What is an inverted index?

In an inverted index, each term is associated with a list of documents that contain that term. (source)

What are good climbs for cycling in France?

Then we drove to Hautes-Alpes, near Briançon, the highest city in France, to tackle two famous Tour de France climbs: Col de Vars and Col d’Izoard. (source)

The not so good

What is the weather in Calpe?

Calpe’s weather. (source)

How to ingest data to Elasticsearch?

Elastic Data Connectors - Elasticsearch Ingestion Made Simple — Jedr’s Blog Jedr’s Blog Blog Through the Lens Tech Contact Elastic Data Connectors - Elasticsearch Ingestion Made Simple Tech Blog October 5, 2023 • ☕️ 5 min read In any search application, the is an underlying ingestion pipeline that indexes the data. (source)

Results

For queries that could be answered by the content of this blog, the featured snippet search performed reasonably well, providing coherent snippets.

However, there were some queries where a single returned sentence had such a high similarity score that it was selected as the snippet (e.g., “Calpe’s weather” for “What is the weather in Calpe?”) without actually answering the question. The subsequent sentence in the document was: “In this Spanish Costa Blanca, winters are mild and sunny.” This suggests that the threshold function for snippet selection could be improved.

More testing would be needed to ensure that modifying the sentence selection threshold doesn’t negatively impact other results (e.g. by selecting too much content). This is a known trade-off between precision and recall in information retrieval.

Timings

Since featured snippets are useful for search applications, performance is crucial for a good user experience. The current implementation is not ideal in terms of performance. I ran several queries and measured the time taken for vector search (ES in the cloud) and document processing (locally in a notebook).

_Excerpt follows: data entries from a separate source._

File: src/rtl/fill_line_buffer.sv
// fill_line_buffer: LINE_WORDS x DATA_WIDTH line registers; ports clk, rst (async active-low), we/idx/wdata word write, flat line_data out
module fill_line_buffer #(
  parameter int DATA_WIDTH = 32,
  parameter int LINE_WORDS = 4
) (
  input  logic                             clk,
  input  logic                             rst,
  input  logic                             we,
  input  logic [$clog2(LINE_WORDS)-1:0]    idx,
  input  logic [DATA_WIDTH-1:0]            wdata,
  output logic [LINE_WORDS*DATA_WIDTH-1:0] line_data
);
  logic [DATA_WIDTH-1:0] words [LINE_WORDS];
  always_ff @(posedge clk or negedge rst) begin
    if (!rst) words <= '{default: '0};
    else if (we) words[idx] <= wdata;
  end
  for (genvar i = 0; i < LINE_WORDS; i++) begin : g_flat
    assign line_data[i*DATA_WIDTH +: DATA_WIDTH] = words[i];
  end
endmodule

File: src/rtl/ahb_line_fill_master.sv
// ahb_line_fill_master: AHB-Lite burst line fill for the I-cache; in: clk, rst (async active-low), mem_req, req_addr, hrdata, hready, hresp; out: mem_ready, line_data, bus_err, haddr, htrans, hburst, hsize, hwrite; option CACHE_CRIT_WORD_FIRST_EN selects WRAPn critical-word-first
module ahb_line_fill_master
  import ahb_pkg::*;
#(
  parameter int ADDR_WIDTH = 32,
  parameter int DATA_WIDTH = 32,
  parameter int LINE_WORDS = 4
) (
  input  logic                             clk,
  input  logic                             rst,
  input  logic                             mem_req,
  input  logic [ADDR_WIDTH-1:0]            req_addr,
  output logic                             mem_ready,
  output logic [LINE_WORDS*DATA_WIDTH-1:0] line_data,
  output logic                             bus_err,
  output logic [ADDR_WIDTH-1:0]            haddr,
  output logic [1:0]                       htrans,
  output logic [2:0]                       hburst,
  output logic [2:0]                       hsize,
  output logic                             hwrite,
  input  logic [DATA_WIDTH-1:0]            hrdata,
  input  logic                             hready,
  input  logic                             hresp
);
  localparam int IW = $clog2(LINE_WORDS);
  localparam int LB = IW + 2;
  localparam int CW = IW + 1;
  fill_state_t           state;
  logic [CW-1:0]         addr_cnt;
  logic [CW-1:0]         data_cnt;
  logic                  dph_valid;
  logic [IW-1:0]         dph_idx;
  logic [ADDR_WIDTH-1:0] base;
  logic [ADDR_WIDTH-1:0] next_addr;
  logic                  addr_acc;
  logic                  data_ok;
  logic                  err;
  logic                  last_addr;
  logic                  last_data;
`ifdef CACHE_CRIT_WORD_FIRST_EN
  localparam logic WRAP = 1'b1;
  assign base      = req_addr & ~ADDR_WIDTH'(3);
  assign next_addr = {haddr[ADDR_WIDTH-1:LB], haddr[LB-1:2] + IW'(1), 2'b00};
`else
  localparam logic WRAP = 1'b0;
  assign base      = req_addr & ~ADDR_WIDTH'(LINE_WORDS*4-1);
  assign next_addr = haddr + ADDR_WIDTH'(4);
`endif
  assign hsize     = HSIZE_WORD;
  assign hwrite    = 1'b0;
  assign addr_acc  = htrans[1] && hready;
  assign data_ok   = dph_valid && hready && hresp == HRESP_OKAY;
  assign err       = dph_valid && hresp == HRESP_ERROR;
  assign last_addr = addr_cnt == CW'(LINE_WORDS-1);
  assign last_data = data_cnt == CW'(LINE_WORDS-1);
  always_ff @(posedge clk or negedge rst) begin
    if (!rst) begin
      state     <= IDLE;
      htrans    <= HTRANS_IDLE;
      haddr     <= '0;
      hburst    <= '0;
      mem_ready <= 1'b0;
      bus_err   <= 1'b0;
      addr_cnt  <= '0;
      data_cnt  <= '0;
      dph_valid <= 1'b0;
      dph_idx   <= '0;
    end else begin
      if (hready) begin
        dph_valid <= htrans[1];
        dph_idx   <= haddr[LB-1:2];
      end
      if (addr_acc) addr_cnt <= addr_cnt + CW'(1);
      if (data_ok) data_cnt <= data_cnt + CW'(1);
      case (state)
        IDLE: if (mem_req) begin
          state    <= ADDR;
          htrans   <= HTRANS_NONSEQ;
          haddr    <= base;
          hburst   <= burst_code(LINE_WORDS, WRAP);
          addr_cnt <= '0;
          data_cnt <= '0;
        end
        ADDR: if (hready) begin
          state  <= BURST;
          htrans <= HTRANS_SEQ;
          haddr  <= next_addr;
        end
        BURST: if (err) begin
          htrans    <= HTRANS_IDLE;
          state     <= hready ? DONE : DRAIN;
          mem_ready <= hready;
          bus_err   <= hready;
        end else if (hready) begin
          htrans <= last_addr ? HTRANS_IDLE : HTRANS_SEQ;
          haddr  <= last_addr ? haddr : next_addr;
          state  <= last_addr ? DRAIN : BURST;
        end
        DRAIN: if (dph_valid && hready && (hresp == HRESP_ERROR || last_data)) begin
          state     <= DONE;
          mem_ready <= 1'b1;
          bus_err   <= hresp == HRESP_ERROR;
        end
        DONE: begin
          state     <= IDLE;
          mem_ready <= 1'b0;
          bus_err   <= 1'b0;
        end
        default: state <= IDLE;
      endcase
    end
  end
  fill_line_buffer #(.DATA_WIDTH(DATA_WIDTH), .LINE_WORDS(LINE_WORDS)) u_buf (
    .clk       (clk),
    .rst       (rst),
    .we        (data_ok),
    .idx       (dph_idx),
    .wdata     (hrdata),
    .line_data (line_data)
  );
endmodule

File: config.mk
export PLATFORM = sky130hd
export DESIGN_NAME = ahb_line_fill_master
export DESIGN_NICKNAME = d
export VERILOG_FILES = /design/src/rtl/ahb_pkg.sv /design/src/rtl/fill_line_buffer.sv /design/src/rtl/ahb_line_fill_master.sv
export SDC_FILE = /design/constraint.sdc
export NUM_CORES = 1
export LEC_CHECK = 0
export CAP_MARGIN = 20
export CORE_ASPECT_RATIO = 1.1
export CORE_UTILIZATION = 50
export CTS_CLUSTER_DIAMETER = 150
export DETAILED_ROUTE_END_ITERATION = 6
export GPL_ROUTABILITY_DRIVEN = 0
export PLACE_DENSITY = 0.85
export SYNTH_ARGS = -nofsm -noshare
export SYNTH_HDL_FRONTEND = slang
export SYNTH_SLANG_ARGS = --single-unit
File: constraint.sdc
create_clock -name clk -period 6.5 [get_ports clk]
set_input_delay 1.3 -clock clk [delete_from_list [all_inputs] [get_ports clk]]
set_output_delay 1.3 -clock clk [all_outputs]
set_load 0.01 [all_outputs]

The averaged results are as follows:

Metric	Vector Search + Network Transfer Time	Local Document Processing Time
Time (s)	0.228s	0.265s
Runtime (%)	46.2%	53.8%

The document processing time is not acceptable for a production-level experience. This is because we are splitting chunks into sentences and embedding them in real-time. This could be optimized by pre-computing sentence embeddings and storing them along with chunk metadata in the index.

Another approach would be to use a single sentence as a chunk unit. This could work well given that a featured snippet usually consists of one or more sentences. For such an approach, we would split and embed each sentence before ingesting it into ES, with some additional metadata (e.g. in-document offsets) to quickly find neighboring snippets in the retriever. I want to test this approach in the future.

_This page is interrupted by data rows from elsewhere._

## src/rtl/neuron_seq_mac.sv

```systemverilog
// Time-multiplexed neuron: one sign-magnitude MAC per accepted sample, a runtime-writable
// weight/bias register file, and a saturated magnitude+sign result over valid/ready.
module neuron_seq_mac #(
   parameter int               N_IN     = 60,
   parameter int               W        = 16,
   parameter int               FRAC     = 12,
   parameter int               ACC_W    = 22,
   parameter logic [ACC_W-1:0] BIAS_MAG = 22'd39236,
   parameter logic             BIAS_NEG = 1'b0
) (
   input  logic                       clk,
   input  logic                       rst_n,
   input  logic                       in_valid,
   output logic                       in_ready,
   input  logic [W-1:0]               in_data,
   input  logic                       w_we,
   input  logic [$clog2(N_IN+1)-1:0]  w_addr,
   input  logic [ACC_W:0]             w_data,
   output logic                       w_err,
   output logic                       out_valid,
   input  logic                       out_ready,
   output logic [ACC_W-1:0]           out_sum,
   output logic                       out_sign,
   output logic                       out_sat
);

   // Handshakes: a sample moves on an edge where in_valid && in_ready; a result moves on an
   // edge where out_valid && out_ready. in_ready is high only in ACC, out_valid only in OUT.

   localparam int AW       = $clog2(N_IN + 1);
   localparam int CW       = $clog2(N_IN);
   localparam int PW       = 2 * W - 1 - FRAC;
   localparam int ACC_MIN  = ACC_W + CW + 2;
   localparam int PROD_MIN = PW + CW + 2;
   // The accumulator also covers N_IN full-scale products, so saturation always sees the true sum.
   localparam int AAW      = (ACC_MIN > PROD_MIN) ? ACC_MIN : PROD_MIN;
   localparam int SW       = AAW + 1;

   typedef enum logic [1:0] {ST_ACC, ST_FIN, ST_OUT} state_t;

   state_t                  state_q, state_d;
   logic [CW-1:0]           count_q, count_d;
   logic signed [AAW-1:0]   acc_q, acc_d;
   logic [W-1:0]            w_q [N_IN];
   logic [W-1:0]            w_d [N_IN];
   logic [ACC_W-1:0]        bias_mag_q, bias_mag_d;
   logic                    bias_neg_q, bias_neg_d;
   logic [ACC_W-1:0]        out_sum_q, out_sum_d;
   logic                    out_sign_q, out_sign_d;
   logic                    out_sat_q, out_sat_d;
   logic                    w_err_q, w_err_d;

   logic [W-1:0]            w_cur;
   logic [2*W-2:0]          prod;
   logic signed [AAW-1:0]   p_ext;
   logic signed [SW-1:0]    acc_ext;
   logic signed [SW-1:0]    bias_ext;
   logic signed [SW-1:0]    sum_s;
   logic [SW-1:0]           sum_abs;
   logic                    clip;
   logic                    wr_ok;

   assign w_cur    = w_q[count_q];
   assign prod     = (2*W-1)'(w_cur[W-2:0]) * (2*W-1)'(in_data);
   assign p_ext    = $signed(AAW'(prod >> FRAC));
   assign acc_ext  = $signed({acc_q[AAW-1], acc_q});
   assign bias_ext = $signed(SW'(bias_mag_q));
   assign sum_s    = bias_neg_q ? (acc_ext - bias_ext) : (acc_ext + bias_ext);
   assign sum_abs  = sum_s[SW-1] ? $unsigned(-sum_s) : $unsigned(sum_s);
   assign clip     = |sum_abs[SW-1:ACC_W];
   // The register file only changes between vectors, so a vector never mixes old and new weights.
   assign wr_ok    = w_we && (state_q == ST_ACC) && (count_q == '0) && (w_addr <= AW'(N_IN));

   always_comb begin
      state_d    = state_q;
      count_d    = count_q;
      acc_d      = acc_q;
      w_d        = w_q;
      bias_mag_d = bias_mag_q;
      bias_neg_d = bias_neg_q;
      out_sum_d  = out_sum_q;
      out_sign_d = out_sign_q;
      out_sat_d  = out_sat_q;
      w_err_d    = w_we && !wr_ok;

      for (int i = 0; i < N_IN; i++) begin
         if (wr_ok && (w_addr == AW'(i))) w_d[i] = w_data[W-1:0];
      end
      if (wr_ok && (w_addr == AW'(N_IN))) begin
         bias_neg_d = w_data[ACC_W];
         bias_mag_d = w_data[ACC_W-1:0];
      end

      case (state_q)
         ST_ACC: begin
            if (in_valid) begin
               acc_d = w_cur[W-1] ? (acc_q - p_ext) : (acc_q + p_ext);
               if (count_q == CW'(N_IN - 1)) begin
                  count_d = '0;
                  state_d = ST_FIN;
               end else begin
                  count_d = count_q + 1'b1;
               end
            end
         end
         ST_FIN: begin
            out_sign_d = sum_s[SW-1];
            out_sum_d  = clip ? '1 : sum_abs[ACC_W-1:0];
            out_sat_d  = clip;
            state_d    = ST_OUT;
         end
         ST_OUT: begin
            if (out_ready) begin
               state_d = ST_ACC;
               acc_d   = '0;
               count_d = '0;
            end
         end
         default: state_d = ST_ACC;
      endcase
   end

   always_ff @(posedge clk or negedge rst_n) begin
      if (!rst_n) begin
         state_q    <= ST_ACC;
         count_q    <= '0;
         acc_q      <= '0;
         w_q        <= '{default: '0};
         bias_mag_q <= BIAS_MAG;
         bias_neg_q <= BIAS_NEG;
         out_sum_q  <= '0;
         out_sign_q <= 1'b0;
         out_sat_q  <= 1'b0;
         w_err_q    <= 1'b0;
      end else begin
         state_q    <= state_d;
         count_q    <= count_d;
         acc_q      <= acc_d;
         w_q        <= w_d;
         bias_mag_q <= bias_mag_d;
         bias_neg_q <= bias_neg_d;
         out_sum_q  <= out_sum_d;
         out_sign_q <= out_sign_d;
         out_sat_q  <= out_sat_d;
         w_err_q    <= w_err_d;
      end
   end

   assign in_ready  = (state_q == ST_ACC);
   assign out_valid = (state_q == ST_OUT);
   assign out_sum   = out_sum_q;
   assign out_sign  = out_sign_q;
   assign out_sat   = out_sat_q;
   assign w_err     = w_err_q;

endmodule

```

Highlighting with Text Fragment

Text fragments enable linking directly to a specific portion of text on a page without the need to pre-annotate it with an ID, by using a special syntax in the URL fragment. If we know the snippet and its source page, we can dynamically construct a URL that will automatically make the browser scroll to and highlight the snippet on the source page. For example:

> What is an inverted index?

In an inverted index, each term is associated with a list of documents that contain that term.

URL: https://j.blaszyk.me/tech-blog/exploring-apache-lucene-search-and-ranking/#:~:text=In%20an,that%20term

Notebook

All steps are available in a notebook: featured_snippets_search.ipynb.